Hacker News new | ask | show | jobs
by tele_ski 1824 days ago
What you're describing sounds awesome, I hadn't thought about being able to string syscall commands together like that. I wonder how well that will work in practice? Is there a way to be notified if one of the commands in the sequence fails like for instance the buffer wasn't large enough to write all the incoming data into?
4 comments

According to a relevant manpage[0]:

> Only members inside the chain are serialized. A chain of SQEs will be broken, if any request in that chain ends in error. io_uring considers any unexpected result an error. This means that, eg, a short read will also terminate the remainder of the chain. If a chain of SQE links is broken, the remaining unstarted part of the chain will be terminated and completed with -ECANCELED as the error code.

So it sounds like you would need to decide what your strategy is. It sounds like you can inspect the step in the sequence that had the error, learn what the error was, and decide whether you want to re-issue the command that failed along with the remainder of the sequence. For a short read, you should still have access to the bytes that were read, so you're not losing information due to the error.

There is an alternative "hardlink" concept that will continue the command sequence even in the presence of an error in the previous step, like a short read, as long as the previous step was correctly submitted.

Error handling gets in the way of some of the fun, as usual, but it is important to think about.

[0]: https://manpages.debian.org/unstable/liburing-dev/io_uring_e...

I'm looking at the evolution in the chaining capabilities of io_uring. Right now it's a bit basic but I'm guessing in 5 or 6 kernel versions people will have built a micro kernel or a web server just by chaining things in io_uring and maybe some custom chaining/decision blocks in ebpf :-)
BPF, you say? https://lwn.net/Articles/847951/

> The obvious place where BPF can add value is making decisions based on the outcome of previous operations in the ring. Currently, these decisions must be made in user space, which involves potential delays as the relevant process is scheduled and run. Instead, when an operation completes, a BPF program might be able to decide what to do next without ever leaving the kernel. "What to do next" could include submitting more I/O operations, moving on to the next in a series of files to process, or aborting a series of commands if something unexpected happens.

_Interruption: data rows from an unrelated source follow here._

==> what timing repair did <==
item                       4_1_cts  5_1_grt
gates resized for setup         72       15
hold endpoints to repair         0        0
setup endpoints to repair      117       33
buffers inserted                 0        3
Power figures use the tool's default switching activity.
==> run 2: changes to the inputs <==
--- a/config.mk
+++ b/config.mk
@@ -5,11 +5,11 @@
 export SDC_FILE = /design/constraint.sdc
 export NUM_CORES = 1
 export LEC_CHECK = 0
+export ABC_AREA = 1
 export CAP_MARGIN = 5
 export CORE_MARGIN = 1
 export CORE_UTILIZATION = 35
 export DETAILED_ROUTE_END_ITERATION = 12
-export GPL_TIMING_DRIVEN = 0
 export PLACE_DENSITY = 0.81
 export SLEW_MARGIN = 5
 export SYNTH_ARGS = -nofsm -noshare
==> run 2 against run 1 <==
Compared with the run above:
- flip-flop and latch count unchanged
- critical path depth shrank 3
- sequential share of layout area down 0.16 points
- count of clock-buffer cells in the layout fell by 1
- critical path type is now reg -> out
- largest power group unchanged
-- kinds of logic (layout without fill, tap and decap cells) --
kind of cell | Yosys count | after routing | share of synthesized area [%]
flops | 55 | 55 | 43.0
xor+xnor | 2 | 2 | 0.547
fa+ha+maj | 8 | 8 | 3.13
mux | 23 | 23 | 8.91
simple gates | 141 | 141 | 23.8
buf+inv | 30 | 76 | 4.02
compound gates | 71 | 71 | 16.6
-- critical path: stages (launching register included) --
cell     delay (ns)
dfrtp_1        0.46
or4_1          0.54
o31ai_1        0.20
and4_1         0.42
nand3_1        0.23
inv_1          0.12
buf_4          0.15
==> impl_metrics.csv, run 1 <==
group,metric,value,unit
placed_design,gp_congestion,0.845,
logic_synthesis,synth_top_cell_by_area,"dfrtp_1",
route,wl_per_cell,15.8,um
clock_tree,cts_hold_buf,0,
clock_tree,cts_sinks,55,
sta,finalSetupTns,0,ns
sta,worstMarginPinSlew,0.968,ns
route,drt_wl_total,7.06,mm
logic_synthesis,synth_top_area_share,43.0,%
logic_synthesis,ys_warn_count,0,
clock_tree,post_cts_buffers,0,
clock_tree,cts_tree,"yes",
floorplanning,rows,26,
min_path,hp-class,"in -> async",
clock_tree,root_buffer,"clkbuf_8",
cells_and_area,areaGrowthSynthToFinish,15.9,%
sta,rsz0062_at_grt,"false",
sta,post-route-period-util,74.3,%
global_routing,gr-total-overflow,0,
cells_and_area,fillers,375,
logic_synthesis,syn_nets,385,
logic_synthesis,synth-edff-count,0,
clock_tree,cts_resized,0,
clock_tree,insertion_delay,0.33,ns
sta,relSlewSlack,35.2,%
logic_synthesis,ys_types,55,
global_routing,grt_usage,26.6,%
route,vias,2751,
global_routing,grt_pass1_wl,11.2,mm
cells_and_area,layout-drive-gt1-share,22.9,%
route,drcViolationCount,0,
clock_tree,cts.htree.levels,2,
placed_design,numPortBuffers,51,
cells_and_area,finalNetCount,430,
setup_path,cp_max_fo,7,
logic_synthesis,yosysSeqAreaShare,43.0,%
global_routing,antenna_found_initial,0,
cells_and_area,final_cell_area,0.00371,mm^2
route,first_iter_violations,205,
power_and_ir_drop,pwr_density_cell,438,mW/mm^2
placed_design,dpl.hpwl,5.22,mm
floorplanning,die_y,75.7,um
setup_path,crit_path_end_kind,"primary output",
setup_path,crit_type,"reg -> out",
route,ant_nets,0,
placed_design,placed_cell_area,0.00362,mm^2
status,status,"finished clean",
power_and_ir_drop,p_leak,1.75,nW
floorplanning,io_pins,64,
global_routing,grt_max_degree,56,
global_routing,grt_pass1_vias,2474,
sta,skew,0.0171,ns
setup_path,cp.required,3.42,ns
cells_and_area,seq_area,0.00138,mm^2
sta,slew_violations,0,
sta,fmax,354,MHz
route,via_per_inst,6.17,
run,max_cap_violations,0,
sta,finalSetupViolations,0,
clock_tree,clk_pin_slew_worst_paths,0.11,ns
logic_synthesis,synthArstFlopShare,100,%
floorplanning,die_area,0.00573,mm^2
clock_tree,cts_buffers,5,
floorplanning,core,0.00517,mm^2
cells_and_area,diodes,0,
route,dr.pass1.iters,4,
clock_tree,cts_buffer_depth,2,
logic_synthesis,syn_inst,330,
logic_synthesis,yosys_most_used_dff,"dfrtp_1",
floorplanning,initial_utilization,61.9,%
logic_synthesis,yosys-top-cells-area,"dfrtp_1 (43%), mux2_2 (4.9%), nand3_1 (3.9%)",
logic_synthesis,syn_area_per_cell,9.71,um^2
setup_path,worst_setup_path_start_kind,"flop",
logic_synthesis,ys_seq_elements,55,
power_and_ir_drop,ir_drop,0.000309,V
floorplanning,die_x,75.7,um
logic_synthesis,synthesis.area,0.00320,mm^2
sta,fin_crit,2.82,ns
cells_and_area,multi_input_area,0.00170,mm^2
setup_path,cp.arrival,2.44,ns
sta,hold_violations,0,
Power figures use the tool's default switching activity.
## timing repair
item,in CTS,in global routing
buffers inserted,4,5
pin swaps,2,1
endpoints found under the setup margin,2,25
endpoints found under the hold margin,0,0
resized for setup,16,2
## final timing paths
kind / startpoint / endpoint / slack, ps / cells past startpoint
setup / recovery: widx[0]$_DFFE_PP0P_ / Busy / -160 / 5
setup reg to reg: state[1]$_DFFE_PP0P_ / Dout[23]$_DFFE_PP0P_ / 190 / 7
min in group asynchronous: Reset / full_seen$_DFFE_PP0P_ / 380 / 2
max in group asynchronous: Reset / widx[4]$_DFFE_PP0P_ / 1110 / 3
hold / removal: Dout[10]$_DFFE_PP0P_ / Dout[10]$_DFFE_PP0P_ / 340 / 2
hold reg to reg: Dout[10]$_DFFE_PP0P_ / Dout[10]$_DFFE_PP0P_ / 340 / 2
### src/rtl/demux2_stream.sv
// Registered 1-to-2 stream demultiplexer. Each output port owns a one-entry
// buffer, so a stalled port never blocks beats steered to the other port.
module demux2_stream_port #(
  parameter int WIDTH     = 2,
  parameter int CNT_WIDTH = 8
) (
  input  logic                 clk,
  input  logic                 rst_n,
  input  logic                 i_acc,
  input  logic [WIDTH-1:0]     i_data,
  input  logic                 i_ready,
  output logic                 o_valid,
  output logic [WIDTH-1:0]     o_data,
  output logic [CNT_WIDTH-1:0] o_cnt
);
  typedef enum logic {EMPTY, FULL} state_t;

  state_t               r_state;
  logic [WIDTH-1:0]     r_data;
  logic [CNT_WIDTH-1:0] r_cnt;
  logic                 w_drain;

  assign w_drain = (r_state == FULL) & i_ready;

  always_ff @(posedge clk or negedge rst_n) begin
    if (!rst_n) begin
      r_state <= EMPTY;
      r_data  <= '0;
      r_cnt   <= '0;
    end else begin
      if (w_drain) r_cnt <= r_cnt + 1'b1;
      case (r_state)
        EMPTY: if (i_acc) begin
          r_state <= FULL;
          r_data  <= i_data;
        end
        FULL: begin
          // An accept into a full port only happens alongside a drain: pass-through.
          if (i_acc)        r_data  <= i_data;
          else if (w_drain) r_state <= EMPTY;
        end
        default: r_state <= EMPTY;
      endcase
    end
  end

  assign o_valid = (r_state == FULL);
  assign o_data  = r_data;
  assign o_cnt   = r_cnt;
endmodule

module demux2_stream #(
  parameter int WIDTH     = 2,
  parameter int CNT_WIDTH = 8
) (
  input  logic                 clk,
  input  logic                 rst_n,
  input  logic                 i_in_valid,
  output logic                 o_in_ready,
  input  logic                 i_in_sel,
  input  logic [WIDTH-1:0]     i_in_data,
  output logic                 o_out0_valid,
  input  logic                 i_out0_ready,
  output logic [WIDTH-1:0]     o_out0_data,
  output logic                 o_out1_valid,
  input  logic                 i_out1_ready,
  output logic [WIDTH-1:0]     o_out1_data,
  output logic [CNT_WIDTH-1:0] o_cnt0,
  output logic [CNT_WIDTH-1:0] o_cnt1
);
  localparam int NUM_PORTS = 2;

  logic [NUM_PORTS-1:0]                w_vld;
  logic [NUM_PORTS-1:0]                w_rdy;
  logic [NUM_PORTS-1:0]                w_acc;
  logic [NUM_PORTS-1:0][WIDTH-1:0]     w_data;
  logic [NUM_PORTS-1:0][CNT_WIDTH-1:0] w_cnt;

  assign w_rdy      = {i_out1_ready, i_out0_ready};
  assign o_in_ready = ~w_vld[i_in_sel] | w_rdy[i_in_sel];

  for (genvar g = 0; g < NUM_PORTS; g++) begin : g_port
    assign w_acc[g] = i_in_valid & o_in_ready & (i_in_sel == 1'(g));
    demux2_stream_port #(.WIDTH(WIDTH), .CNT_WIDTH(CNT_WIDTH)) u_port (
      .clk    (clk),
      .rst_n  (rst_n),
      .i_acc  (w_acc[g]),
      .i_data (i_in_data),
      .i_ready(w_rdy[g]),
      .o_valid(w_vld[g]),
      .o_data (w_data[g]),
      .o_cnt  (w_cnt[g])
    );
  end

  assign o_out0_valid = w_vld[0];
  assign o_out1_valid = w_vld[1];
  assign o_out0_data  = w_data[0];
  assign o_out1_data  = w_data[1];
  assign o_cnt0       = w_cnt[0];
  assign o_cnt1       = w_cnt[1];
endmodule
===== src/rtl/dnoc_itf_out_arb.sv =====
// DNoC interface output arbiter: round-robin over channels, optional barrier
// sync for locally owned multicast, single-flit injection. Define
// DNOC_OUT_ARB_SYNC_TIMEOUT_EN to bound the sync wait with TIMEOUT_CYC.
module dnoc_itf_out_arb
    import dnoc_out_arb_pkg::*;
#(
    parameter int       NUM_CH      = 4,
    parameter int       FLIT_W      = 256,
    parameter node_id_t NODE_ID     = 4'd0,
    parameter int       SYNC_W      = SYNC_W_DEF,
    parameter int       TIMEOUT_CYC = 1024
) (
    input  logic                     clk,
    input  logic                     rst_n,
    input  logic [NUM_CH-1:0]        ch_req,
    output logic [NUM_CH-1:0]        ch_gnt,
    input  logic [NUM_CH*FLIT_W-1:0] ch_flit,
    input  logic [NUM_CH-1:0]        ch_mc,
    input  logic [NUM_CH*4-1:0]      ch_sync_tid,
    input  logic [NUM_CH*SYNC_W-1:0] ch_sync_target,
    output logic [FLIT_W-1:0]        in_flit,
    output logic                     in_valid,
    output logic                     in_last,
    input  logic                     in_ready,
    output logic                     sync_init,
    output logic [SYNC_W-1:0]        sync_target,
    input  logic                     sync_hit,
    output logic                     busy,
    output logic                     sync_err
);

    localparam int PTR_W = (NUM_CH > 1) ? $clog2(NUM_CH) : 1;

    arb_state_e          state_r;
    logic [PTR_W-1:0]    rr_ptr_r;
    logic [PTR_W-1:0]    idx_r;
    logic [FLIT_W-1:0]   flit_r;
    logic [SYNC_W-1:0]   target_r;
    logic [FLIT_W-1:0]   in_flit_r;
    logic                in_valid_r;
    logic                sync_init_r;

    logic [NUM_CH-1:0]   pick_onehot_s;
    logic [PTR_W-1:0]    pick_idx_s;
    logic                pick_any_s;
    logic [FLIT_W-1:0]   pick_flit_s;
    logic [SYNC_W-1:0]   pick_target_s;
    node_id_t            pick_tid_s;
    logic                pick_mc_s;
    logic                hs_s;
    logic                tmo_s;
    logic [PTR_W-1:0]    next_ptr_s;

    dnoc_rr_pick #(
        .N     (NUM_CH),
        .PTR_W (PTR_W)
    ) u_pick (
        .req    (ch_req),
        .ptr    (rr_ptr_r),
        .onehot (pick_onehot_s),
        .idx    (pick_idx_s),
        .any    (pick_any_s)
    );

    // AND-OR select of the winning channel's side-band fields
    always_comb begin
        pick_flit_s   = '0;
        pick_target_s = '0;
        pick_tid_s    = '0;
        pick_mc_s     = 1'b0;
        for (int i = 0; i < NUM_CH; i++) begin
            pick_flit_s   = pick_flit_s   | ({FLIT_W{pick_onehot_s[i]}} & ch_flit[i*FLIT_W +: FLIT_W]);
            pick_target_s = pick_target_s | ({SYNC_W{pick_onehot_s[i]}} & ch_sync_target[i*SYNC_W +: SYNC_W]);
            pick_tid_s    = pick_tid_s    | ({NODE_ID_W{pick_onehot_s[i]}} & ch_sync_tid[i*4 +: 4]);
            pick_mc_s     = pick_mc_s     | (pick_onehot_s[i] & ch_mc[i]);
        end
    end

    assign hs_s       = in_valid_r & in_ready;
    assign next_ptr_s = (idx_r == PTR_W'(NUM_CH - 1)) ? '0 : idx_r + PTR_W'(1);

    // grant must coincide with the accepting handshake, so it is decoded from it
    always_comb begin
        ch_gnt = '0;
        for (int i = 0; i < NUM_CH; i++) begin
            ch_gnt[i] = hs_s & (idx_r == PTR_W'(i));
        end
    end

`ifdef DNOC_OUT_ARB_SYNC_TIMEOUT_EN
    localparam int TMO_W = $clog2(TIMEOUT_CYC) + 1;

    logic [TMO_W-1:0] tmo_cnt_r;
    logic             sync_err_r;

    // counts SYNC cycles; cleared whenever the arbiter is elsewhere
    always_ff @(posedge clk or negedge rst_n) begin
        if (!rst_n) begin
            tmo_cnt_r <= '0;
        end else if (state_r == ST_SYNC) begin
            tmo_cnt_r <= tmo_cnt_r + TMO_W'(1);
        end else begin
            tmo_cnt_r <= '0;
        end
    end

    assign tmo_s = (tmo_cnt_r == TMO_W'(TIMEOUT_CYC - 1));

    // one-cycle error pulse on abandoning a barrier
    always_ff @(posedge clk or negedge rst_n) begin
        if (!rst_n) begin
            sync_err_r <= 1'b0;
        end else begin
            sync_err_r <= (state_r == ST_SYNC) & ~sync_hit & tmo_s;
        end
    end

    assign sync_err = sync_err_r;
`else
    assign tmo_s    = 1'b0;
    assign sync_err = 1'b0;
`endif

    // main arbitration FSM with registered injection and sync outputs
    always_ff @(posedge clk or negedge rst_n) begin
        if (!rst_n) begin
            state_r     <= ST_IDLE;
            rr_ptr_r    <= '0;
            idx_r       <= '0;
            flit_r      <= '0;
            target_r    <= '0;
            in_flit_r   <= '0;
            in_valid_r  <= 1'b0;
            sync_init_r <= 1'b0;
        end else begin
            sync_init_r <= 1'b0;
            case (state_r)
                ST_IDLE: begin
                    if (pick_any_s) begin
                        idx_r    <= pick_idx_s;
                        flit_r   <= pick_flit_s;
                        target_r <= pick_target_s;
                        if (pick_mc_s && (pick_tid_s == NODE_ID)) begin
                            state_r     <= ST_SYNC;
                            sync_init_r <= 1'b1;
                        end else begin
                            state_r    <= ST_SEND;
                            in_valid_r <= 1'b1;
                            in_flit_r  <= pick_flit_s;
                        end
                    end
                end
                ST_SYNC: begin
                    if (sync_hit) begin
                        state_r    <= ST_SEND;
                        in_valid_r <= 1'b1;
                        in_flit_r  <= flit_r;
                    end else if (tmo_s) begin
                        state_r  <= ST_IDLE;
                        rr_ptr_r <= next_ptr_s;
                    end
                end
                ST_SEND: begin
                    if (hs_s) begin
                        state_r    <= ST_IDLE;
                        in_valid_r <= 1'b0;
                        in_flit_r  <= '0;
                        rr_ptr_r   <= next_ptr_s;
                    end
                end
                default: begin
                    state_r    <= ST_IDLE;
                    in_valid_r <= 1'b0;
                    in_flit_r  <= '0;
                end
            endcase
        end
    end

    assign in_flit     = in_flit_r;
    assign in_valid    = in_valid_r;
    assign in_last     = in_valid_r;
    assign sync_init   = sync_init_r;
    assign sync_target = sync_init_r ? target_r : '0;
    assign busy        = (state_r != ST_IDLE);

endmodule


===== config.mk =====
export PLATFORM = sky130hd
export DESIGN_NAME = dnoc_itf_out_arb
export DESIGN_NICKNAME = d
export VERILOG_FILES = /design/src/rtl/dnoc_out_arb_pkg.sv /design/src/rtl/dnoc_rr_pick.sv /design/src/rtl/dnoc_itf_out_arb.sv
export SDC_FILE = /design/constraint.sdc
export NUM_CORES = 1
export LEC_CHECK = 0
export ABC_AREA = 1
export CORE_AREA = 2 2 541 543
export DETAILED_ROUTE_END_ITERATION = 16
export DIE_AREA = 0 0 543 545
export GPL_TIMING_DRIVEN = 0
export HOLD_SLACK_MARGIN = 0.08
export PLACE_DENSITY = 0.32
export SLEW_MARGIN = 20
export SYNTH_ARGS = -nofsm -noshare
export SYNTH_HDL_FRONTEND = slang
export SYNTH_SLANG_ARGS = --single-unit

===== constraint.sdc =====
create_clock -name clk -period 6.4 [get_ports clk]
set_input_delay 0.96 -clock clk [delete_from_list [all_inputs] [get_ports clk]]
set_output_delay 0.96 -clock clk [all_outputs]
set_load 0.005 [all_outputs]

Yes exactly what I had in mind. I'm also thinking of a particular chain of syscalls [0][1][2][3] (send netlink message, setsockopt, ioctls, getsockopts, reads, then setsockopt, then send netlink message) grouped so as to be done in one sequence without ever surfacing up to userland (just fill those here buffers, who's a good boy!). So now I'm missing ioctls and getsockopts but all in good time!

[0] https://github.com/checkpoint-restore/criu/blob/7686b939d155...

[1] https://github.com/checkpoint-restore/criu/blob/7686b939d155...

[2] https://github.com/checkpoint-restore/criu/blob/7686b939d155...

[3] https://www.infradead.org/~tgr/libnl/doc/api/group__qdisc__p...

BPF is going to change so many things... At the moment I'm having lots of trouble with the tooling but hey, let's just write BPF bytecode by hand or with a macro-asm. Reduce the ambitions...
Also wondering whether we should rethink language runtimes for this. Like write everything in SPARK (so all specs are checked), target bpf bytecode through gnatllvm. OK you've written the equivalent of a cuda kernel or tbb::flow block. Now for the chaining y'all have this toolbox of task-chainers (barriers, priority queues, routers...) and you'll never even enter userland? I'm thinking /many/ programs could be described as such.
One obvious limit is that usually chaining the open op is not very straightforward as following commands tend to need the fd.

But to answer your actual question, you can link requests and either abort or continue on failure.

Yes, check the documentation for the IOSQE_IO_LINK flag to see exactly how this works.